* _EXERCISE_:
Only the lines from the one containing "output logic [DATA_W-1:0]" through the one containing "logic [DATA_W-1:0] load_fmt;" should be printed, exactly as they appear below, with both ends included.

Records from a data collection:

### config.mk
export PLATFORM = sky130hd
export DESIGN_NAME = load_store_unit_flat
export DESIGN_NICKNAME = d
export VERILOG_FILES = /design/src/rtl/lsu_pkg.sv /design/src/rtl/lsu_if.sv /design/src/rtl/lsu_align.sv /design/src/rtl/load_store_unit.sv /design/src/flat_wrapper.sv
export SDC_FILE = /design/constraint.sdc
export NUM_CORES = 1
export LEC_CHECK = 0
export CORE_MARGIN = 8
export CORE_UTILIZATION = 29
export CTS_BUF_LIST = sky130_fd_sc_hd__clkbuf_8
export CTS_CLUSTER_SIZE = 40
export DETAILED_ROUTE_END_ITERATION = 8
export SLEW_MARGIN = 25
export SYNTH_ARGS = -nofsm -noshare
export SYNTH_HDL_FRONTEND = slang
export SYNTH_SLANG_ARGS = --single-unit
### constraint.sdc
create_clock -name clk -period 3.17 [get_ports clk]
set_input_delay 0.951 -clock clk [delete_from_list [all_inputs] [get_ports clk]]
set_output_delay 0.951 -clock clk [all_outputs]
set_load 0.01 [all_outputs]
### src/rtl/lsu_pkg.sv
// Shared state type, func3 size codes and lane helpers for the load/store unit.
package lsu_pkg;

    typedef enum logic [1:0] {
        IDLE     = 2'd0,
        REQ      = 2'd1,
        WAIT_RSP = 2'd2,
        DONE     = 2'd3
    } lsu_state_e;

    localparam logic [2:0] F3_B  = 3'b000;
    localparam logic [2:0] F3_H  = 3'b001;
    localparam logic [2:0] F3_W  = 3'b010;
    localparam logic [2:0] F3_BU = 3'b100;
    localparam logic [2:0] F3_HU = 3'b101;

    // Halfwords drop b[0]; any non-byte, non-half store code is a full word.
    function automatic logic [3:0] wstrb_for(input logic [2:0] func3, input logic [1:0] b);
        logic [3:0] strb;
        case (func3)
            F3_B:    strb = 4'b0001 << b;
            F3_H:    strb = b[1] ? 4'b1100 : 4'b0011;
            F3_W:    strb = 4'b1111;
            default: strb = 4'b1111;
        endcase
        return strb;
    endfunction

    function automatic logic is_misaligned(input logic is_store, input logic [2:0] func3,
                                           input logic [1:0] b);
        logic half;
        logic word;
        if (is_store) begin
            half = (func3 == F3_H);
            word = !half && (func3 != F3_B);
        end else begin
            half = (func3 == F3_H) || (func3 == F3_HU);
            word = !half && (func3 != F3_B) && (func3 != F3_BU);
        end
        return (half && b[0]) || (word && (b != 2'b00));
    endfunction

endpackage

### src/rtl/lsu_if.sv
// Data-memory bus between the load/store unit (master) and memory (slave).
// Handshake: a request transfers on a clock edge where req_valid && req_ready; the master
// holds all req_* fields stable while req_valid is high and not yet accepted. Read data
// arrives later with rsp_valid (no back-pressure). rsp_err qualifies rsp_valid for reads
// and req_ready for writes.
interface lsu_if #(
    parameter int ADDR_W = 32,
    parameter int DATA_W = 32
);
    logic              req_valid;
    logic              req_ready;
    logic              req_we;
    logic [ADDR_W-1:0] req_addr;
    logic [3:0]        req_wstrb;
    logic [DATA_W-1:0] req_wdata;
    logic              rsp_valid;
    logic [DATA_W-1:0] rsp_rdata;
    logic              rsp_err;

    modport master (
        output req_valid, req_we, req_addr, req_wstrb, req_wdata,
        input  req_ready, rsp_valid, rsp_rdata, rsp_err
    );

    modport slave (
        input  req_valid, req_we, req_addr, req_wstrb, req_wdata,
        output req_ready, rsp_valid, rsp_rdata, rsp_err
    );
endinterface

### src/rtl/lsu_align.sv
// Combinational lane logic: store strobe/data replication and load extract/extend.
module lsu_align
    import lsu_pkg::*;
(
    input  logic [2:0]  func3,
    input  logic [1:0]  b,
    input  logic [31:0] store_data,
    input  logic [31:0] rdata,
    output logic [3:0]  wstrb,
    output logic [31:0] wdata,
    output logic [31:0] load_data
);
    logic [7:0]  byte_sel;
    logic [15:0] half_sel;

    always_comb begin
        wstrb = wstrb_for(func3, b);
        case (func3)
            F3_B:    wdata = {4{store_data[7:0]}};
            F3_H:    wdata = {2{store_data[15:0]}};
            F3_W:    wdata = store_data;
            default: wdata = store_data;
        endcase

        byte_sel = rdata[{b, 3'b000} +: 8];
        half_sel = b[1] ? rdata[31:16] : rdata[15:0];
        case (func3)
            F3_B:    load_data = {{24{byte_sel[7]}}, byte_sel};
            F3_H:    load_data = {{16{half_sel[15]}}, half_sel};
            F3_BU:   load_data = {24'h0, byte_sel};
            F3_HU:   load_data = {16'h0, half_sel};
            default: load_data = rdata;
        endcase
    end
endmodule

### src/rtl/load_store_unit.sv
// Load/store unit: issues one bus access per decoded load/store and stalls the core until it retires.
// Define LSU_MISALIGN_TRAP_EN to trap misaligned halfword/word accesses instead of force-aligning them.
module load_store_unit
    import lsu_pkg::*;
#(
    parameter int ADDR_W = 32,
    parameter int DATA_W = 32
) (
    input  logic              clk,
    input  logic              rst_n,
    input  logic              mem_read,
    input  logic              mem_write,
    input  logic [2:0]        func3,
    input  logic [ADDR_W-1:0] addr,
    input  logic [DATA_W-1:0] store_data,
    output logic              stall,
    output logic [DATA_W-1:0] load_data,
    output logic              access_err,
    output logic [1:0]        state_dbg,
    lsu_if.master             bus
);
    lsu_state_e        state_q, state_d;
    logic [2:0]        f3_q;
    logic [1:0]        b_q;
    logic              we_q;
    logic              err_q;
    logic [ADDR_W-1:0] addr_q;
    logic [3:0]        wstrb_q;
    logic [DATA_W-1:0] wdata_q;

    logic              req_any;
    logic              trap;
    logic [2:0]        f3_sel;
    logic [1:0]        b_sel;
    logic [3:0]        lane_wstrb;
    logic [DATA_W-1:0] lane_wdata;
    logic [DATA_W-1:0] load_fmt;

    assign req_any = mem_read | mem_write;

`ifdef LSU_MISALIGN_TRAP_EN
    assign trap = req_any & is_misaligned(mem_write, func3, addr[1:0]);
`else
    assign trap = 1'b0;
`endif

    // One aligner serves both directions: live decode in IDLE, latched access afterwards.
    assign f3_sel = (state_q == IDLE) ? func3 : f3_q;
    assign b_sel  = (state_q == IDLE) ? addr[1:0] : b_q;

    lsu_align u_align (
        .func3      (f3_sel),
        .b          (b_sel),
        .store_data (store_data),
        .rdata      (bus.rsp_rdata),
        .wstrb      (lane_wstrb),
        .wdata      (lane_wdata),
        .load_data  (load_fmt)
    );

    always_comb begin
        state_d = state_q;
        case (state_q)
            IDLE:     if (trap) state_d = DONE;
                      else if (req_any) state_d = REQ;
            REQ:      if (bus.req_ready) state_d = we_q ? DONE : WAIT_RSP;
            WAIT_RSP: if (bus.rsp_valid) state_d = DONE;
            DONE:     state_d = IDLE;
            default:  state_d = IDLE;
        endcase
    end

    always_ff @(posedge clk or negedge rst_n) begin
        if (!rst_n) begin
            state_q   <= IDLE;
            f3_q      <= '0;
            b_q       <= '0;
            we_q      <= 1'b0;
            err_q     <= 1'b0;
            addr_q    <= '0;
            wstrb_q   <= '0;
            wdata_q   <= '0;
            load_data <= '0;
        end else begin
            state_q <= state_d;
            case (state_q)
                IDLE: if (req_any) begin
                    f3_q    <= func3;
                    b_q     <= addr[1:0];
                    we_q    <= mem_write;
                    err_q   <= trap;
                    addr_q  <= {addr[ADDR_W-1:2], 2'b00};
                    wstrb_q <= lane_wstrb;
                    wdata_q <= lane_wdata;
                end
                REQ: if (bus.req_ready && we_q) err_q <= bus.rsp_err;
                WAIT_RSP: if (bus.rsp_valid) begin
                    load_data <= load_fmt;
                    err_q     <= bus.rsp_err;
                end
                default: ;
            endcase
        end
    end

    // DONE is the retire cycle, so stall is low there even if the decoder still shows the access.
    always_comb begin
        stall = 1'b0;
        case (state_q)
            IDLE:          stall = req_any & rst_n;
            REQ, WAIT_RSP: stall = 1'b1;
            default:       stall = 1'b0;
        endcase
    end

    assign access_err    = (state_q == DONE) & err_q;
    assign state_dbg     = state_q;
    assign bus.req_valid = (state_q == REQ);
    assign bus.req_we    = we_q;
    assign bus.req_addr  = addr_q;
    assign bus.req_wstrb = wstrb_q;
    assign bus.req_wdata = wdata_q;
endmodule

* _PROBLEM SOLUTION_:
    output logic [DATA_W-1:0] load_data,
    output logic              access_err,
    output logic [1:0]        state_dbg,
    lsu_if.master             bus
);
    lsu_state_e        state_q, state_d;
    logic [2:0]        f3_q;
    logic [1:0]        b_q;
    logic              we_q;
    logic              err_q;
    logic [ADDR_W-1:0] addr_q;
    logic [3:0]        wstrb_q;
    logic [DATA_W-1:0] wdata_q;

    logic              req_any;
    logic              trap;
    logic [2:0]        f3_sel;
    logic [1:0]        b_sel;
    logic [3:0]        lane_wstrb;
    logic [DATA_W-1:0] lane_wdata;
    logic [DATA_W-1:0] load_fmt;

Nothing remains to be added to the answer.